Editor’s Note: This sponsored post is courtesy of Bell Sports.
Hilgard Muller has always been a tinkerer. Even in his youth Bell’s Director of Research and Development was pushing the envelope of possible. As a 10-year-old, Muller decided he wanted a radio controlled airplane. But instead perusing a Sharper Image catalog for some pre-assembled model, he headed to the local hobby shop, bought some balsa wood and went to work, designing his own flying machine with nary a plan or set of instructions. When the senior Muller saw how serious his son was about the project, he helped him get hold of a transmitter. And yes, in case you’re curious, the plane did fly.
That first foray into the world of industrial design has become thematic in Muller’s adult life. After attending California’s San Jose State University, he went right to work, hooking on with Bell as an intern. That was 18 years ago. “I’ve been working with the design team ever since,” said Muller.
During that successful span, Muller’s been front and center on a host of important projects, but arguably none so industry influential as the removable chinbar helmet, which debuted as the Bell Super 2R in late 2014, and has since been updated with the recent release of the updated Super 3R in the fall of 2016.
Muller credits the emergence of enduro racing — and his talented design team’s foresight — as reasons why Bell was first to market with the current generation of what has become one of mountain biking’s most popular helmet styles.
“We started to see a big growth and increased interest in enduro-style riding about 5-6 years ago,” recalled Muller, who worked closely with designers Scott Allen and Kyle Ellison during the entire development process. “Bikes and the people riding them were progressing really fast, and more and more people were carrying two helmets at enduro events.

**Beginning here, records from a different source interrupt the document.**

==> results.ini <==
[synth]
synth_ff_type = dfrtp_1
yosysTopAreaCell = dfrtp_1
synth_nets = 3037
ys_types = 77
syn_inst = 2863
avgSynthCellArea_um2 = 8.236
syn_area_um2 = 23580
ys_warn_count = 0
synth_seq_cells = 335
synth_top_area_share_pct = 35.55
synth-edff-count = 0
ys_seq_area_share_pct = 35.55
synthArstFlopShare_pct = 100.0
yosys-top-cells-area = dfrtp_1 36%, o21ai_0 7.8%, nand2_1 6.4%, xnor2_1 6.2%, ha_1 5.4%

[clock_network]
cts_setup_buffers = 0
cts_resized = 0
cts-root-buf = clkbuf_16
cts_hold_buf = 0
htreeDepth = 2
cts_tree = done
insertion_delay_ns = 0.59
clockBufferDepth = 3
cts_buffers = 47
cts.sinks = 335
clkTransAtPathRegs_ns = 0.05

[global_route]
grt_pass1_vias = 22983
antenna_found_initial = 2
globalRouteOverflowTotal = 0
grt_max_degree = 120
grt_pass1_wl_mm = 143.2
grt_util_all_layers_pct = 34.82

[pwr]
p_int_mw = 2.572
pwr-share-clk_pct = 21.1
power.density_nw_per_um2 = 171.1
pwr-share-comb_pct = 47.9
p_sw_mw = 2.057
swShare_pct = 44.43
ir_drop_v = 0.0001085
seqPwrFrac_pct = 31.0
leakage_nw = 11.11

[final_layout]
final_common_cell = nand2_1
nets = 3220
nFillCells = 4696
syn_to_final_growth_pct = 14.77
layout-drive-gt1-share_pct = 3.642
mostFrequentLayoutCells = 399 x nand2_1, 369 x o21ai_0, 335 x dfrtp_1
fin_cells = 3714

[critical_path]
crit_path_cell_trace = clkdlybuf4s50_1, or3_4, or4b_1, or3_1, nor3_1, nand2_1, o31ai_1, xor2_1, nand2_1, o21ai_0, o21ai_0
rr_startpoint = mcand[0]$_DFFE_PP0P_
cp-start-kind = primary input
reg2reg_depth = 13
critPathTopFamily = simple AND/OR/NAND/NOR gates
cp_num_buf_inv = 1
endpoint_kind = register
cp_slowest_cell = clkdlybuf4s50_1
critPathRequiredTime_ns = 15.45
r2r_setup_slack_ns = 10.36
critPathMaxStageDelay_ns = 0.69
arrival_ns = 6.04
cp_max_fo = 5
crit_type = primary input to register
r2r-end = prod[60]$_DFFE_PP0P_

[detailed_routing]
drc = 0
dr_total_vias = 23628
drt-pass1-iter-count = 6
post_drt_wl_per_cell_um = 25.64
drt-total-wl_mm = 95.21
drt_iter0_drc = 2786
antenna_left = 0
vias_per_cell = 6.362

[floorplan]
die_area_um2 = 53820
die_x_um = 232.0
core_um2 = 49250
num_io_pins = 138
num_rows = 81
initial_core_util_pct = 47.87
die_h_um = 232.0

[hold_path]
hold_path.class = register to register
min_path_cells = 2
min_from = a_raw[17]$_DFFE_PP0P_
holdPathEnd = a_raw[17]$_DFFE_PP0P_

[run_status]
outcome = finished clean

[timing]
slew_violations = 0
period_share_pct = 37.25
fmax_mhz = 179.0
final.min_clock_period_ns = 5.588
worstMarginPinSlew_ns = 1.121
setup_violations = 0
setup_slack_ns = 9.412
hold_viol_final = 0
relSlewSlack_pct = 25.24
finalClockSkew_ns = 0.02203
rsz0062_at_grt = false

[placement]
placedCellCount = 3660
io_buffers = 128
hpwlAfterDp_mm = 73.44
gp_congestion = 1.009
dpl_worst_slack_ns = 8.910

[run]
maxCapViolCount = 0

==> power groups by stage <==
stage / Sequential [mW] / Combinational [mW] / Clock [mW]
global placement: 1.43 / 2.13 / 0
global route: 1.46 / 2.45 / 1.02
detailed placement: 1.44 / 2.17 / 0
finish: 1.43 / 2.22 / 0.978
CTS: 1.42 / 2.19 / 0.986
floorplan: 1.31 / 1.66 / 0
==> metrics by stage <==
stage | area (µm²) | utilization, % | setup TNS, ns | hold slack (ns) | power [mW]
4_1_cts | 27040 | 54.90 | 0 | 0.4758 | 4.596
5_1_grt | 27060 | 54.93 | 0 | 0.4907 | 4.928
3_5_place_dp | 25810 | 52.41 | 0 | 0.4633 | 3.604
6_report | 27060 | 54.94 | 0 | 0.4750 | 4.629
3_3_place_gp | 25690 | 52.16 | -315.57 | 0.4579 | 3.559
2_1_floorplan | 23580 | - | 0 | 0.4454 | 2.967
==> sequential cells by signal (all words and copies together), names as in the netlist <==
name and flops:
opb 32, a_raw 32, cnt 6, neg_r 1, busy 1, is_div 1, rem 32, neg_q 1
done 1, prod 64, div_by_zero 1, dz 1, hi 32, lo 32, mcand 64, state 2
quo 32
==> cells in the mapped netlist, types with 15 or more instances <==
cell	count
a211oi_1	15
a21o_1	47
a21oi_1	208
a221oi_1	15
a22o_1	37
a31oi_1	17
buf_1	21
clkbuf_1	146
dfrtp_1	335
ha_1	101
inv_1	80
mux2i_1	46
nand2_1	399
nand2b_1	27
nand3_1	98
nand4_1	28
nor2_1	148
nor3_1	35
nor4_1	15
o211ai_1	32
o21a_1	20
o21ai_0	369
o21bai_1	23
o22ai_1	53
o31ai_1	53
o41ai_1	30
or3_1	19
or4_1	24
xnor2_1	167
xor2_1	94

So when we launched the original Super helmet we made sure to build a platform that could have a removable chinbar added later because that was always our intention. Turns out our timing was perfect.”

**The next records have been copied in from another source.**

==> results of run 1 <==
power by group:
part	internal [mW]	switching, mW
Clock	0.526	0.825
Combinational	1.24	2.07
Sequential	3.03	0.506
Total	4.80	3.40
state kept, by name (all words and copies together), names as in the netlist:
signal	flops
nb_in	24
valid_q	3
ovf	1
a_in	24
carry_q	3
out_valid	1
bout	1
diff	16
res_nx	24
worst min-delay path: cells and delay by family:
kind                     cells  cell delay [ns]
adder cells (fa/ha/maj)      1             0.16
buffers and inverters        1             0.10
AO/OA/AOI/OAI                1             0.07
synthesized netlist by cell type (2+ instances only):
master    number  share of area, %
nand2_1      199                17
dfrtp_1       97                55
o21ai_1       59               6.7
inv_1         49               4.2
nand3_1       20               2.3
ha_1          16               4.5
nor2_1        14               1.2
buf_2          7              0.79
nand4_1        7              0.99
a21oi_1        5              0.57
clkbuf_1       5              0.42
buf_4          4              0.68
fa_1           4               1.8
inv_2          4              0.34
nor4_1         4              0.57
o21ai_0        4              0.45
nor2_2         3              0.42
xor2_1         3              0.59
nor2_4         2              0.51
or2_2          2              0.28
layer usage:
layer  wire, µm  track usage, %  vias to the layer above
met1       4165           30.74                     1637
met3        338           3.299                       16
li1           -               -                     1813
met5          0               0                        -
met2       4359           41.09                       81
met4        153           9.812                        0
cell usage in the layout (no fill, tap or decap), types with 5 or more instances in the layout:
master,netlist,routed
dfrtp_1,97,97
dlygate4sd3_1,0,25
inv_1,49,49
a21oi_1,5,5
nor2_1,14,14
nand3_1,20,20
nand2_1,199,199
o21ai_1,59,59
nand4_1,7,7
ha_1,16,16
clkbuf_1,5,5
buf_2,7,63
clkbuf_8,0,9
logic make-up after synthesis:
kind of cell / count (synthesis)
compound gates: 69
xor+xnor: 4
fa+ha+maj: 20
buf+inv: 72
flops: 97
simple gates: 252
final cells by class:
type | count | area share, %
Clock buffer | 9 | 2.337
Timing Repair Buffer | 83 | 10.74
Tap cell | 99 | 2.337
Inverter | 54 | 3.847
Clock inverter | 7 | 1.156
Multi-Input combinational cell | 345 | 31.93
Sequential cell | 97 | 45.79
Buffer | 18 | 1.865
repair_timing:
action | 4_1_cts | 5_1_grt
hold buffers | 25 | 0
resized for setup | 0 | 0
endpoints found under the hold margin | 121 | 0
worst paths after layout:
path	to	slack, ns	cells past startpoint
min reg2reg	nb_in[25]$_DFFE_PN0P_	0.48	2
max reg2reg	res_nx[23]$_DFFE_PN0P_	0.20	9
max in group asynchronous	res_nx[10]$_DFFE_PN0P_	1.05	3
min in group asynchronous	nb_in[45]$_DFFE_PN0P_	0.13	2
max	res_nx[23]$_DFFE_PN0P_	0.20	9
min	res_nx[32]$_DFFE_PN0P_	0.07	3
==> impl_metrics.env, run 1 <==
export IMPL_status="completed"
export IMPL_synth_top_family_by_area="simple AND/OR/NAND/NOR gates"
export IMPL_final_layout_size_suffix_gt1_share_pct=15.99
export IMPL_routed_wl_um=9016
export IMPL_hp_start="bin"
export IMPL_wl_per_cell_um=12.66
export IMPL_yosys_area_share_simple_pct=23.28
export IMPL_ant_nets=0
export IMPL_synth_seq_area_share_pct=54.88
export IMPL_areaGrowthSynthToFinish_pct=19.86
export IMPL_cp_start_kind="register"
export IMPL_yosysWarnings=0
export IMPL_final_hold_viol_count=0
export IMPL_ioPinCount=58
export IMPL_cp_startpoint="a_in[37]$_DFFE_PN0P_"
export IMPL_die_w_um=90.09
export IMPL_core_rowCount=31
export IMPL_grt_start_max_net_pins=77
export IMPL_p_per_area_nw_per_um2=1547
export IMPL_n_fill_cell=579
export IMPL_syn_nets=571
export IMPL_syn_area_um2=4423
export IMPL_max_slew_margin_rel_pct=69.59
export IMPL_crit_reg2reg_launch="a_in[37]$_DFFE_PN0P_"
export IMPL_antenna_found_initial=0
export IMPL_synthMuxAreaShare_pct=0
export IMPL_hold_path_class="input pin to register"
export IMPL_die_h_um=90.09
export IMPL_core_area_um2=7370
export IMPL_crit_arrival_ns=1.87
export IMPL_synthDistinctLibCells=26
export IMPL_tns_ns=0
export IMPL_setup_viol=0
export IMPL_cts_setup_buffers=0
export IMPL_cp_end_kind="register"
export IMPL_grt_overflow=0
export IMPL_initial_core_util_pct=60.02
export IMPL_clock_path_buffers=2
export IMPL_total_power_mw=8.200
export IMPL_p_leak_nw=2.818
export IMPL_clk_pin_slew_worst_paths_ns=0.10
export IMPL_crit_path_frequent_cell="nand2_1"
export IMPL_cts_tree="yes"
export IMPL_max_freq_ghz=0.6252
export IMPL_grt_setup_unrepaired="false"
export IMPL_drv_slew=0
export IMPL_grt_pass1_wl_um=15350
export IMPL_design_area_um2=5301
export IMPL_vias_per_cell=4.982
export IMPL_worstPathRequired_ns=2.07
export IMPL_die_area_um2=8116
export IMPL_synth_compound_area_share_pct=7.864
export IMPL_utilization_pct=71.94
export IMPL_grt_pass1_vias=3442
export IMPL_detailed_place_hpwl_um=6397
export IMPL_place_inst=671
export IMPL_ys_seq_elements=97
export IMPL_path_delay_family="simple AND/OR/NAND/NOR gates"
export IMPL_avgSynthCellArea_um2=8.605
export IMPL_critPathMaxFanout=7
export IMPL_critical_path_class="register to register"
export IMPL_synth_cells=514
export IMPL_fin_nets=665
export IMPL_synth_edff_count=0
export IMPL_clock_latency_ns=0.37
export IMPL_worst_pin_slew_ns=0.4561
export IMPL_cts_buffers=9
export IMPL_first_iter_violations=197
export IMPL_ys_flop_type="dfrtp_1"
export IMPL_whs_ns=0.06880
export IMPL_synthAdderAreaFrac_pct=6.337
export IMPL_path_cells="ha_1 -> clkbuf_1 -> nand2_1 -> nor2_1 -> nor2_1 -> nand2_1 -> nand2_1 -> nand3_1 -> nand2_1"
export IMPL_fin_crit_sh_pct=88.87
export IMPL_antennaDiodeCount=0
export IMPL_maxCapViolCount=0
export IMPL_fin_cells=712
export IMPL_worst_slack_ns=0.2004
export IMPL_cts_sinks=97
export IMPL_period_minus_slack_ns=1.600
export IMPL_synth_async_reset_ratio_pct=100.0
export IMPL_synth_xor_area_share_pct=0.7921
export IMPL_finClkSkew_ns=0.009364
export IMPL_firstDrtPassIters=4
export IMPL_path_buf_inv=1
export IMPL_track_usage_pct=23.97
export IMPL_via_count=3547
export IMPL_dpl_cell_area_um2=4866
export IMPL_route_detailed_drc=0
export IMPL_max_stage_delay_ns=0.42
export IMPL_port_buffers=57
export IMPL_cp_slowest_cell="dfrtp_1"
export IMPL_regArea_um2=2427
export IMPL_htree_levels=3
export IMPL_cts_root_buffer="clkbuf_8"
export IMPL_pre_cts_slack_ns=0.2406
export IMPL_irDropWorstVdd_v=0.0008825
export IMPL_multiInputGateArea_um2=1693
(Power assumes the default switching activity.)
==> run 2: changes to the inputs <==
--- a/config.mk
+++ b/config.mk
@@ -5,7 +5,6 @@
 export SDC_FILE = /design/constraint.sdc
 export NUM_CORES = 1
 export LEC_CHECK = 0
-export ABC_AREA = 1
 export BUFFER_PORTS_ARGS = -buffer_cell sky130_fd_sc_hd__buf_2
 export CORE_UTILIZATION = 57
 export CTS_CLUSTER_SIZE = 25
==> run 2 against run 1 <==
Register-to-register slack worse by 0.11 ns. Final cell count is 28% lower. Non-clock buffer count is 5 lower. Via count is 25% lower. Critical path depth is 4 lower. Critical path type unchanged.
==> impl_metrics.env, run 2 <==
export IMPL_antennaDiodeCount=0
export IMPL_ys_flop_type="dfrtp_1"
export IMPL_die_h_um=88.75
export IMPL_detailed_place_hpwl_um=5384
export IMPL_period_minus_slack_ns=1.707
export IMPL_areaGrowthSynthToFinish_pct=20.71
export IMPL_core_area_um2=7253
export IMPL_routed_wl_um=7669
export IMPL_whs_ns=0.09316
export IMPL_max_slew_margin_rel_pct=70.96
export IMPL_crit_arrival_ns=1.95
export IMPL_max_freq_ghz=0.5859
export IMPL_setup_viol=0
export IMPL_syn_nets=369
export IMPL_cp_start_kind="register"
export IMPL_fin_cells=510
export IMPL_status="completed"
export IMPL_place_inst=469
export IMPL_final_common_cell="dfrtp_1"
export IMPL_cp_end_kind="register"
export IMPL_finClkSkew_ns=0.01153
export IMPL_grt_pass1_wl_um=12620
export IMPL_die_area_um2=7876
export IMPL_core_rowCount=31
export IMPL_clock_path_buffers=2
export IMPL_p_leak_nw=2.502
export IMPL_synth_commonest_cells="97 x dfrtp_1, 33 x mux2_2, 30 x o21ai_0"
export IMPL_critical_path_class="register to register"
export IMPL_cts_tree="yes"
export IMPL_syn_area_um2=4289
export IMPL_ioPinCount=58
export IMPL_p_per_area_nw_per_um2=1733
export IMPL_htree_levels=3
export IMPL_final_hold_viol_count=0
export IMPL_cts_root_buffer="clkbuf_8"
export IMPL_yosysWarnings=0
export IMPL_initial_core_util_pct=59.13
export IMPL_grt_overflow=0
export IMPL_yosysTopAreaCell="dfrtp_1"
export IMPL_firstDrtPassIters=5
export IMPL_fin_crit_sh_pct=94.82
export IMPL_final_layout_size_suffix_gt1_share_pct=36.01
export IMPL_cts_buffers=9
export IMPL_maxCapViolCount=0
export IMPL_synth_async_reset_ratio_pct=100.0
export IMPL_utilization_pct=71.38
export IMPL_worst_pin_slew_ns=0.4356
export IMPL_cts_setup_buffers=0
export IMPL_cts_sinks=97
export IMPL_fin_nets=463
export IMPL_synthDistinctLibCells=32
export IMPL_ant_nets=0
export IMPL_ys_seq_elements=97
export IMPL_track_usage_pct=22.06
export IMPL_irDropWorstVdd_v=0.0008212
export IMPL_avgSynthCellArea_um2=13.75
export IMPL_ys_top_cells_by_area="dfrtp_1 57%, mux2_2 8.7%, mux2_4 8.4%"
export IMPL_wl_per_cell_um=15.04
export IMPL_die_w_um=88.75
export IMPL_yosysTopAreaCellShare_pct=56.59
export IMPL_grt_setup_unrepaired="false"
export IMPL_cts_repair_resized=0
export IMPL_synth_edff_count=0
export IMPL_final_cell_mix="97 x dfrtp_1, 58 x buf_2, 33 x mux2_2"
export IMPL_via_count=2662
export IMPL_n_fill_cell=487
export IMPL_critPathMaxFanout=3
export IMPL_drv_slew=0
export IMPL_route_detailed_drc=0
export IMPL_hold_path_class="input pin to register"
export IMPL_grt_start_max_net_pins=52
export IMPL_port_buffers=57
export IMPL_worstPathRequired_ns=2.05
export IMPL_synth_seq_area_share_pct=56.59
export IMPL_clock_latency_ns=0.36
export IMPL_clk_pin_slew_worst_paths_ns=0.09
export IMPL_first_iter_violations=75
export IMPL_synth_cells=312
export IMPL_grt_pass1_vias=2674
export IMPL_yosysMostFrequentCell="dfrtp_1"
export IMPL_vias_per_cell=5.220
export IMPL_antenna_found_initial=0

Indeed, events such as the Enduro World Series, which debuted in 2013, helped drive rider need for dynamic head protection that’s light and breathable going uphill, but still offers top line safety features when it’s time to head down.

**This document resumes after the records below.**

File: config.mk
export PLATFORM = sky130hd
export DESIGN_NAME = seq_mult8_ctrl
export DESIGN_NICKNAME = d
export VERILOG_FILES = /design/src/rtl/seq_mult8_ctrl_pkg.sv /design/src/rtl/seq_mult8_ctrl.sv
export SDC_FILE = /design/constraint.sdc
export NUM_CORES = 1
export LEC_CHECK = 0
export BUFFER_PORTS_ARGS = -buffer_cell sky130_fd_sc_hd__buf_2
export CAP_MARGIN = 15
export CORE_MARGIN = 5
export CORE_UTILIZATION = 41
export DETAILED_ROUTE_END_ITERATION = 16
export PLACE_DENSITY = 0.7
export RECOVER_POWER = 50
export SETUP_SLACK_MARGIN = 0.05
export SLEW_MARGIN = 10
export SYNTH_ARGS = -nofsm -noshare
export SYNTH_HDL_FRONTEND = slang
export SYNTH_SLANG_ARGS = --single-unit
File: constraint.sdc
create_clock -name clk -period 1.4 [get_ports clk]
set_input_delay 0.28 -clock clk [delete_from_list [all_inputs] [get_ports clk]]
set_output_delay 0.28 -clock clk [all_outputs]
set_load 0.02 [all_outputs]
File: src/rtl/seq_mult8_ctrl_pkg.sv
// Shared constants and FSM state encoding for the 8x8 shift-and-add multiplier controller.
package seq_mult8_ctrl_pkg;

  localparam int OP_W   = 8;
  localparam int PROD_W = 2 * OP_W;

  typedef enum logic [1:0] {
    IDLE = 2'd0,
    RUN  = 2'd1,
    DONE = 2'd2
  } state_t;

endpackage

File: src/rtl/seq_mult8_ctrl.sv
// Sequential shift-and-add multiplier controller driving an external 2*OP_W adder.
// Optional macro SEQ_MULT_EARLY_EXIT_EN: finish as soon as the remaining multiplier bits are zero.
module seq_mult8_ctrl #(
  parameter int OP_W = seq_mult8_ctrl_pkg::OP_W
) (
  input  logic                clk,
  input  logic                rst,
  input  logic                start,
  input  logic [OP_W-1:0]     a,
  input  logic [OP_W-1:0]     b,
  output logic [2*OP_W-1:0]   add_a,
  output logic [2*OP_W-1:0]   add_b,
  input  logic [2*OP_W-1:0]   add_sum,
  output logic                busy,
  output logic                done,
  output logic [2*OP_W-1:0]   product
);

  import seq_mult8_ctrl_pkg::*;

  localparam int PW = 2 * OP_W;
  localparam int CW = (OP_W > 1) ? $clog2(OP_W) : 1;
  localparam logic [CW-1:0] LAST_C = CW'(OP_W - 1);
  localparam logic [CW-1:0] ONE_C  = CW'(1);

  state_t          r_state;
  logic            r_busy;
  logic            r_done;
  logic [PW-1:0]   r_acc;
  logic [PW-1:0]   r_mcand;
  logic [OP_W-1:0] r_mplr;
  logic [CW-1:0]   r_count;
  logic [PW-1:0]   r_product;

  state_t          w_state_nxt;
  logic            w_load;
  logic            w_step;
  logic            w_finish;
  logic [PW-1:0]   w_prod_nxt;
  logic [PW-1:0]   w_add_a;
  logic [PW-1:0]   w_add_b;

  assign add_a   = w_add_a;
  assign add_b   = w_add_b;
  assign busy    = r_busy;
  assign done    = r_done;
  assign product = r_product;

  // State register; busy/done are registered decodes of the next state.
  always_ff @(posedge clk) begin
    if (rst) begin
      r_state <= IDLE;
      r_busy  <= 1'b0;
      r_done  <= 1'b0;
    end else begin
      r_state <= w_state_nxt;
      r_busy  <= (w_state_nxt == RUN);
      r_done  <= (w_state_nxt == DONE);
    end
  end

  // Next-state decode and adder operand selection.
  always_comb begin
    w_state_nxt = r_state;
    w_load      = 1'b0;
    w_step      = 1'b0;
    w_finish    = 1'b0;
    w_prod_nxt  = {PW{1'b0}};
    w_add_a     = {PW{1'b0}};
    w_add_b     = {PW{1'b0}};
    case (r_state)
      IDLE, DONE: begin
        if (start) begin
          w_load      = 1'b1;
          w_state_nxt = RUN;
        end else begin
          w_state_nxt = IDLE;
        end
      end
      RUN: begin
        w_add_a = r_acc;
        if (r_mplr[0]) begin
          w_add_b = r_mcand;
        end else begin
          w_add_b = {PW{1'b0}};
        end
`ifdef SEQ_MULT_EARLY_EXIT_EN
        // No multiplier bits left: the accumulator already holds the product.
        if (r_mplr == {OP_W{1'b0}}) begin
          w_finish    = 1'b1;
          w_prod_nxt  = r_acc;
          w_state_nxt = DONE;
        end else begin
          w_step = 1'b1;
          if (r_count == LAST_C) begin
            w_finish    = 1'b1;
            w_prod_nxt  = add_sum;
            w_state_nxt = DONE;
          end else begin
            w_state_nxt = RUN;
          end
        end
`else
        w_step = 1'b1;
        if (r_count == LAST_C) begin
          w_finish    = 1'b1;
          w_prod_nxt  = add_sum;
          w_state_nxt = DONE;
        end else begin
          w_state_nxt = RUN;
        end
`endif
      end
      default: begin
        w_state_nxt = IDLE;
      end
    endcase
  end

  // Operand latch, shift-and-add datapath and product capture.
  always_ff @(posedge clk) begin
    if (rst) begin
      r_acc     <= {PW{1'b0}};
      r_mcand   <= {PW{1'b0}};
      r_mplr    <= {OP_W{1'b0}};
      r_count   <= {CW{1'b0}};
      r_product <= {PW{1'b0}};
    end else begin
      if (w_load) begin
        r_acc   <= {PW{1'b0}};
        r_mcand <= {{OP_W{1'b0}}, a};
        r_mplr  <= b;
        r_count <= {CW{1'b0}};
      end else if (w_step) begin
        r_acc   <= add_sum;
        r_mcand <= {r_mcand[PW-2:0], 1'b0};
        r_mplr  <= {1'b0, r_mplr[OP_W-1:1]};
        r_count <= r_count + ONE_C;
      end else begin
        r_acc   <= r_acc;
        r_mcand <= r_mcand;
        r_mplr  <= r_mplr;
        r_count <= r_count;
      end
      if (w_finish) begin
        r_product <= w_prod_nxt;
      end else begin
        r_product <= r_product;
      end
    end
  end

endmodule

“The emergence of enduro really was the genesis,” continued Muller. “You have a rider saying, ‘I have hydration pack to carry gear, I’m climbing a large portion of the day, but I only need a chinbar for descending. There has to be a better way?’”
Bell was ready with the right answer for that question. The original half shell Super trail helmet incorporated a ridged injection molded plate that later became the foundation for the chinbar attachment in the Super 2R.
“It was all very intentional,” revealed Muller. “We discussed the idea of the chinbar three seasons ahead of the Super, but initially didn’t think consumers were ready for it just yet. But when we did unveil it, we felt like the timing was spot on, and judging by what has happened in the marketplace since, I’d say we were right.”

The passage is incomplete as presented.